Şevket Arı'nın Eserlerinde Milli Mücadele
Seçilen Metin:
REZİL HERİF, ALÇAK HERİF
Şevket Arı
O, bir Bektaşi dervişi idi. Yunan işgalinden kısa bir müddet sonra kasabaya gelmiş, ortalıkta görünmeğe başlamıştı. Onu, kimse tanımıyordu. "Kimdi? Nereden çıkıp gelmişti?" Hiç belli değildi. Belli olan bir tarafı varsa o da, milletin başına gökten inme gibi, bir belâ olması idi. Türk ve diğer İslâm halk arasında "Rezil herif”, "Alçak herif, "yüz karası, düşman maskarası" diye anılıyordu. Rumlar ve Yunanlar ise ona "Baba efendi" diye iltifat ederlerdi. Bu soysuza, Ermenilerle Yahudiler bile yüz vermez, hatta yüzüne bakmazlardı ama onun, bunlara hiç aldırdığı olamazdı ki. Zaten, Yunanlarla Rumlardan başka kimsenin yanına uğradığı da yoktu ya...

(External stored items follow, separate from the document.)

Background: an optimization exercise with open tools, aiming at small area, a short achievable clock period and few clock cycles per item. Do not read the settings as production practice. Where RTL was checked, it was by simulation tests only, not by an equivalence proof against the original.

==> harbor <==
## sha_256
module sha_256 #(parameter input_width = 24) (clk, rst, in_valid, in_ready, data_in, out_valid, digest);
Settings: LEC_CHECK=0, ABC_CLOCK_PERIOD_IN_PS=54000, CAP_MARGIN=40, CORE_MARGIN=2, CORE_UTILIZATION=30, PLACE_DENSITY=0.45, SETUP_SLACK_MARGIN=0.5, SLEW_MARGIN=40; clock period 64.0 ns.
run.sh (not shown) runs the stock make flow with config.mk's settings and CLKGATE_MAP_FILE= SYNTH_SCRIPT=/design/flow/synth_recipe.tcl, a recipe that flattens the netlist after the stock synthesis.
==> inputs of willow, as changes to harbor <==
--- a/flow/design.v
+++ b/flow/design.v
@@ -77,24 +77,19 @@
 wire [31:0] c0 = first_q ? 32'h3c6ef372 : c_q;
 wire [31:0] d0 = first_q ? 32'ha54ff53a : d_q;
 wire [31:0] e0 = first_q ? 32'h510e527f : e_q;
 wire [31:0] f0 = first_q ? 32'h9b05688c : f_q;
 wire [31:0] g0 = first_q ? 32'h1f83d9ab : g_q;
 wire [31:0] h0 = first_q ? 32'h5be0cd19 : h_q;
-wire [31:0] x0_s = h0 ^ w0_q ^ k0;
-wire [31:0] x0_m = (h0 & w0_q) | (k0 & (h0 | w0_q));
-wire [31:0] x0_c = {x0_m[30:0], 1'b0};
 wire [31:0] S1_0 = ({e0[5:0], e0[31:6]} ^ {e0[10:0], e0[31:11]} ^ {e0[24:0], e0[31:25]});
 wire [31:0] ch0 = (e0 & f0) | (~e0 & g0);
 wire [31:0] S0_0 = ({a0[1:0], a0[31:2]} ^ {a0[12:0], a0[31:13]} ^ {a0[21:0], a0[31:22]});
 wire [31:0] mj0 = (b0 & c0) | (a0 & (b0 | c0));
-wire [31:0] y0_s = S1_0 ^ ch0 ^ x0_s;
-wire [31:0] y0_m = (S1_0 & ch0) | (x0_s & (S1_0 | ch0));
-wire [31:0] y0_c = {y0_m[30:0], 1'b0};
-wire [31:0] t0_s = y0_s ^ y0_c ^ x0_c;
-wire [31:0] t0_m = (y0_s & y0_c) | (x0_c & (y0_s | y0_c));
+reg [31:0] x0_q;
+wire [31:0] t0_s = S1_0 ^ ch0 ^ x0_q;
+wire [31:0] t0_m = (S1_0 & ch0) | (x0_q & (S1_0 | ch0));
 wire [31:0] t0_c = {t0_m[30:0], 1'b0};
 wire [31:0] e0p_s = t0_s ^ t0_c ^ d0;
 wire [31:0] e0p_m = (t0_s & t0_c) | (d0 & (t0_s | t0_c));
 wire [31:0] e0p_c = {e0p_m[30:0], 1'b0};
 wire [31:0] e1;
 wire [31:0] ae0_p0 = e0p_s ^ e0p_c;
@@ -1645,12 +1640,19 @@
 wire [31:0] f_nx = e3 + (last ? 32'h9b05688c : 32'h0);
 always @(posedge clk) f_q <= f_nx;
 wire [31:0] g_nx = e2 + (last ? 32'h1f83d9ab : 32'h0);
 always @(posedge clk) g_q <= g_nx;
 wire [31:0] h_nx = e1 + (last ? 32'h5be0cd19 : 32'h0);
 always @(posedge clk) h_q <= h_nx;
+wire [31:0] k0n = ({32{jd0}} & 32'h3956c25b) | ({32{jd1}} & 32'hd807aa98) | ({32{jd2}} & 32'h72be5d74) | ({32{jd3}} & 32'he49b69c1) | ({32{jd4}} & 32'h2de92c6f) | ({32{jd5}} & 32'h983e5152) | ({32{jd6}} & 32'hc6e00bf3) | ({32{jd7}} & 32'h27b70a85) | ({32{jd8}} & 32'h650a7354) | ({32{jd9}} & 32'ha2bfe8a1) | ({32{jd10}} & 32'hd192e819) | ({32{jd11}} & 32'h19a4c116) | ({32{jd12}} & 32'h391c0cb3) | ({32{jd13}} & 32'h748f82ee) | ({32{jd14}} & 32'h90befffa) | ({32{jd15}} & 32'h428a2f98);
+wire [31:0] h0n = last ? 32'h5be0cd19 : e1;
+wire [31:0] x0n_s = h0n ^ w4_q ^ k0n;
+wire [31:0] x0n_m = (h0n & w4_q) | (k0n & (h0n | w4_q));
+wire [31:0] x0n_c = {x0n_m[30:0], 1'b0};
+wire [31:0] x0_nx = x0n_s + x0n_c;
+always @(posedge clk) x0_q <= x0_nx;
 wire [31:0] sg1_0 = ({w14_q[16:0], w14_q[31:17]} ^ {w14_q[18:0], w14_q[31:19]} ^ (w14_q >> 10));
 wire [31:0] sg0_0 = ({w1_q[6:0], w1_q[31:7]} ^ {w1_q[17:0], w1_q[31:18]} ^ (w1_q >> 3));
 wire [31:0] q0_s = w0_q ^ w9_q ^ sg0_0;
 wire [31:0] q0_m = (w0_q & w9_q) | (sg0_0 & (w0_q | w9_q));
 wire [31:0] q0_c = {q0_m[30:0], 1'b0};
 wire [31:0] r0_s = q0_s ^ q0_c ^ sg1_0;
@@ -1707,13 +1709,13 @@
         4'd13: nw1 = 32'h00000000;
         4'd14: nw1 = 32'h00000000;
         4'd15: nw1 = 32'h00000000;
         default: nw1 = 32'h0;
     endcase
 end
-wire [31:0] sg1_2 = ({nw0[16:0], nw0[31:17]} ^ {nw0[18:0], nw0[31:19]} ^ (nw0 >> 10));
+wire [31:0] sg1_2 = ({cw0[16:0], cw0[31:17]} ^ {cw0[18:0], cw0[31:19]} ^ (cw0 >> 10));
 wire [31:0] sg0_2 = ({w3_q[6:0], w3_q[31:7]} ^ {w3_q[17:0], w3_q[31:18]} ^ (w3_q >> 3));
 wire [31:0] q2_s = w2_q ^ w11_q ^ sg0_2;
 wire [31:0] q2_m = (w2_q & w11_q) | (sg0_2 & (w2_q | w11_q));
 wire [31:0] q2_c = {q2_m[30:0], 1'b0};
 wire [31:0] r2_s = q2_s ^ q2_c ^ sg1_2;
 wire [31:0] r2_m = (q2_s & q2_c) | (sg1_2 & (q2_s | q2_c));
@@ -1738,13 +1740,13 @@
         4'd13: nw2 = 32'h00000000;
         4'd14: nw2 = 32'h00000000;
         4'd15: nw2 = 32'h00000000;
         default: nw2 = 32'h0;
     endcase
 end
-wire [31:0] sg1_3 = ({nw1[16:0], nw1[31:17]} ^ {nw1[18:0], nw1[31:19]} ^ (nw1 >> 10));
+wire [31:0] sg1_3 = ({cw1[16:0], cw1[31:17]} ^ {cw1[18:0], cw1[31:19]} ^ (cw1 >> 10));
 wire [31:0] sg0_3 = ({w4_q[6:0], w4_q[31:7]} ^ {w4_q[17:0], w4_q[31:18]} ^ (w4_q >> 3));
 wire [31:0] q3_s = w3_q ^ w12_q ^ sg0_3;
 wire [31:0] q3_m = (w3_q & w12_q) | (sg0_3 & (w3_q | w12_q));
 wire [31:0] q3_c = {q3_m[30:0], 1'b0};
 wire [31:0] r3_s = q3_s ^ q3_c ^ sg1_3;
 wire [31:0] r3_m = (q3_s & q3_c) | (sg1_3 & (q3_s | q3_c));
==> flow/flow/run.sh (new file) <==
#!/bin/bash
# The standard layout (standard synthesis unchanged), with the resizer's setup repair
# asked for a larger slack margin so that it works on the long round paths.
set -euo pipefail
bash standard.sh SETUP_SLACK_MARGIN=46 finish > standard_flow.log 2>&1
==> flow/standard.sh (new file) <==
#!/bin/bash
# synth_recipe.tcl (not shown) runs the flow's synth.tcl, then flattens the netlist and writes it again
# the make line also repeats each setting of config.mk as NAME=value (left out here)
make -C /OpenROAD-flow-scripts/flow DESIGN_CONFIG=/design/flow/config.mk WORK_HOME=/design/flow/orfs CLKGATE_MAP_FILE= SYNTH_SCRIPT=/design/flow/synth_recipe.tcl "${@:-finish}"
ABC_CLOCK_PERIOD_IN_PS = not set   (was 54000)
CORE_UTILIZATION = 40   (was 30)
PLACE_DENSITY = 0.55   (was 0.45)
SETUP_SLACK_MARGIN = not set   (was 0.5)
removed: flow/run.sh
==> inputs of indigo, as changes to harbor <==
--- a/flow/design.v
+++ b/flow/design.v
@@ -1707,13 +1707,13 @@
         4'd13: nw1 = 32'h00000000;
         4'd14: nw1 = 32'h00000000;
         4'd15: nw1 = 32'h00000000;
         default: nw1 = 32'h0;
     endcase
 end
-wire [31:0] sg1_2 = ({nw0[16:0], nw0[31:17]} ^ {nw0[18:0], nw0[31:19]} ^ (nw0 >> 10));
+wire [31:0] sg1_2 = ({cw0[16:0], cw0[31:17]} ^ {cw0[18:0], cw0[31:19]} ^ (cw0 >> 10));
 wire [31:0] sg0_2 = ({w3_q[6:0], w3_q[31:7]} ^ {w3_q[17:0], w3_q[31:18]} ^ (w3_q >> 3));
 wire [31:0] q2_s = w2_q ^ w11_q ^ sg0_2;
 wire [31:0] q2_m = (w2_q & w11_q) | (sg0_2 & (w2_q | w11_q));
 wire [31:0] q2_c = {q2_m[30:0], 1'b0};
 wire [31:0] r2_s = q2_s ^ q2_c ^ sg1_2;
 wire [31:0] r2_m = (q2_s & q2_c) | (sg1_2 & (q2_s | q2_c));
@@ -1738,13 +1738,13 @@
         4'd13: nw2 = 32'h00000000;
         4'd14: nw2 = 32'h00000000;
         4'd15: nw2 = 32'h00000000;
         default: nw2 = 32'h0;
     endcase
 end
-wire [31:0] sg1_3 = ({nw1[16:0], nw1[31:17]} ^ {nw1[18:0], nw1[31:19]} ^ (nw1 >> 10));
+wire [31:0] sg1_3 = ({cw1[16:0], cw1[31:17]} ^ {cw1[18:0], cw1[31:19]} ^ (cw1 >> 10));
 wire [31:0] sg0_3 = ({w4_q[6:0], w4_q[31:7]} ^ {w4_q[17:0], w4_q[31:18]} ^ (w4_q >> 3));
 wire [31:0] q3_s = w3_q ^ w12_q ^ sg0_3;
 wire [31:0] q3_m = (w3_q & w12_q) | (sg0_3 & (w3_q | w12_q));
 wire [31:0] q3_c = {q3_m[30:0], 1'b0};
 wire [31:0] r3_s = q3_s ^ q3_c ^ sg1_3;
 wire [31:0] r3_m = (q3_s & q3_c) | (sg1_3 & (q3_s | q3_c));
==> flow/flow/run.sh (new file) <==
#!/bin/bash
# The standard layout (standard synthesis unchanged), with the resizer's setup repair
# asked for a larger slack margin so that it works on the long round paths.
set -euo pipefail
bash standard.sh SETUP_SLACK_MARGIN=46 finish > standard_flow.log 2>&1
==> flow/standard.sh (new file) <==
#!/bin/bash
# synth_recipe.tcl (not shown) runs the flow's synth.tcl, then flattens the netlist and writes it again
# the make line also repeats each setting of config.mk as NAME=value (left out here)
make -C /OpenROAD-flow-scripts/flow DESIGN_CONFIG=/design/flow/config.mk WORK_HOME=/design/flow/orfs CLKGATE_MAP_FILE= SYNTH_SCRIPT=/design/flow/synth_recipe.tcl "${@:-finish}"
ABC_CLOCK_PERIOD_IN_PS = not set   (was 54000)
CORE_UTILIZATION = 40   (was 30)
PLACE_DENSITY = 0.55   (was 0.45)
SETUP_SLACK_MARGIN = not set   (was 0.5)
removed: flow/run.sh
==> results.txt <==
| quantity | indigo | willow | harbor |
|---|---|---|---|
| Launching element of the worst setup path | j[2]$_SDFF_PP1_ | first_q$_SDFF_PP0_ | j[0]$_SDFF_PP0_ |
| Clock skew after layout | 0.0931 ns | 0.0518 ns | 0.0785 ns |
| Nets@finish | 10,800 | 10,900 | 10,600 |
| Adder-cell area share of the yosys netlist | 33.2% | 33.3% | 33.8% |
| Outcome | complete, no violations | complete, no violations | complete, no violations |
| Fraction of standard cell area in multi-input logic | 63.8% | 62.7% | 62.6% |
| Shortest clock period the worst path allows after layout | 19.21 ns | 18.98 ns | 23.05 ns |
| Number of library cell types mapped by synthesis | 106 | 90 | 88 |
| Placement-stage worst setup slack | 41.96 ns | 41.57 ns | 41.23 ns |
| Non-clock inverter count in the final layout | 1,430 | 1,487 | 1,462 |
| Gate count after technology mapping | 8,667 | 8,724 | 8,567 |
| Cell with the largest stage delay on the worst path | sky130_fd_sc_hd__fa_1 | sky130_fd_sc_hd__a211oi_4 | sky130_fd_sc_hd__xnor2_2 |
No functional check of the RTL was part of harbor and indigo.

static timing again, ports no longer ideal:
In the flow no input, the clock included, has a driving cell. The finished layouts below were timed again as built, in two steps.
Step 1 sets driving cells, clkbuf_16 on the clock port and buf_2 on the other inputs (assumed; they add their load-dependent delay and slew).
Step 2, shift: input delay + t, output delay - t, t = (earliest + latest rising clock arrival at the registers) / 2. This alone moves slack from input paths to output paths.
a / b / c = no drivers / after step 1 / after step 2; a / b = the first two.
| run | shift t [ns] | setup WS [ns] | hold slack, ns |
|---|---|---|---|
| harbor | 0.895 | 40.950 / 40.950 / 40.950 | 0.287 / 0.287 / 0.287 |
| willow | 0.918 | 45.016 / 45.016 / 45.016 | 0.309 / 0.309 / 0.309 |
| indigo | 0.901 | 44.788 / 44.788 / 44.788 | 0.268 / 0.268 / 0.268 |
After both steps every run listed still meets setup and hold.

Sırtında rengi atmış, sarı mıdır, yeşil midir, anlaşılmayacak kadar kirli, kimi yeri yamalı, kimi yeri sökük ve yırtık bir derviş cübbesi ve onun altında da, her haliyle cübbeye uygun olan bir entari; başında pis bir takke ve ona göre de bir sarık; yüz göz, pislikte, üstünden başından beter; surat, kirden ve pislikten keçeleşmiş gibi duran uzun bir sakal ile kaplı, bıyıkları da kirli bir süpürge şeklinde aşağı doğru sarkarak, erebildiği yerlere kadar bu sakal ile sarmaş dolaş. İçi, sanki, dışına çevrilmişti murdar herifin.
O, kasabaya gelir gelmez, doğruca, Rum mahallesindeki meyhanelerden birine konmuş ve orada konaklamıştı. Meyhaneler, o zamana kadar bir mislini daha görmedikleri bu konuklarına, kucak açtılar. "Baba efendi" Rum azmanlarının, Yunan askerlerinin arasında masa masa dolaşır, içilen içkinin nevine göre, kadeh kadeh, bardak bardak, atiyeler, ikramlar toplardı.
Meyhane kapısından içeri dalarken, bir elini göğsüne bastırarak "Destur" makamında bir "Zito" çeker ve önüne gelen masaya çökerdi. "Eh, yeter artık Baba efendi, biraz da geç başka tarafa" denilinceye kadar o masada nasip aldıktan sonra, öteki masaya giderdi. Her masayı birer birer dolaştıktan sonra kapıdan çıkarken de, geri dönüp lütufkârlarına karşı bir "Eyvallah" çekip sendil pündül, giderdi öteki meyhaneye. Geceleri, hangi meyhanede yıkılırsa, orada serilir kalırdı. Bu rezaletleri yetmiyormuş gibi, meydanlarda, Yunan askerlerinin arasına karışır, bizlere karşı "Yuha" manasına gelen "Zito" naraları arasında, saatlerce hora teperdi.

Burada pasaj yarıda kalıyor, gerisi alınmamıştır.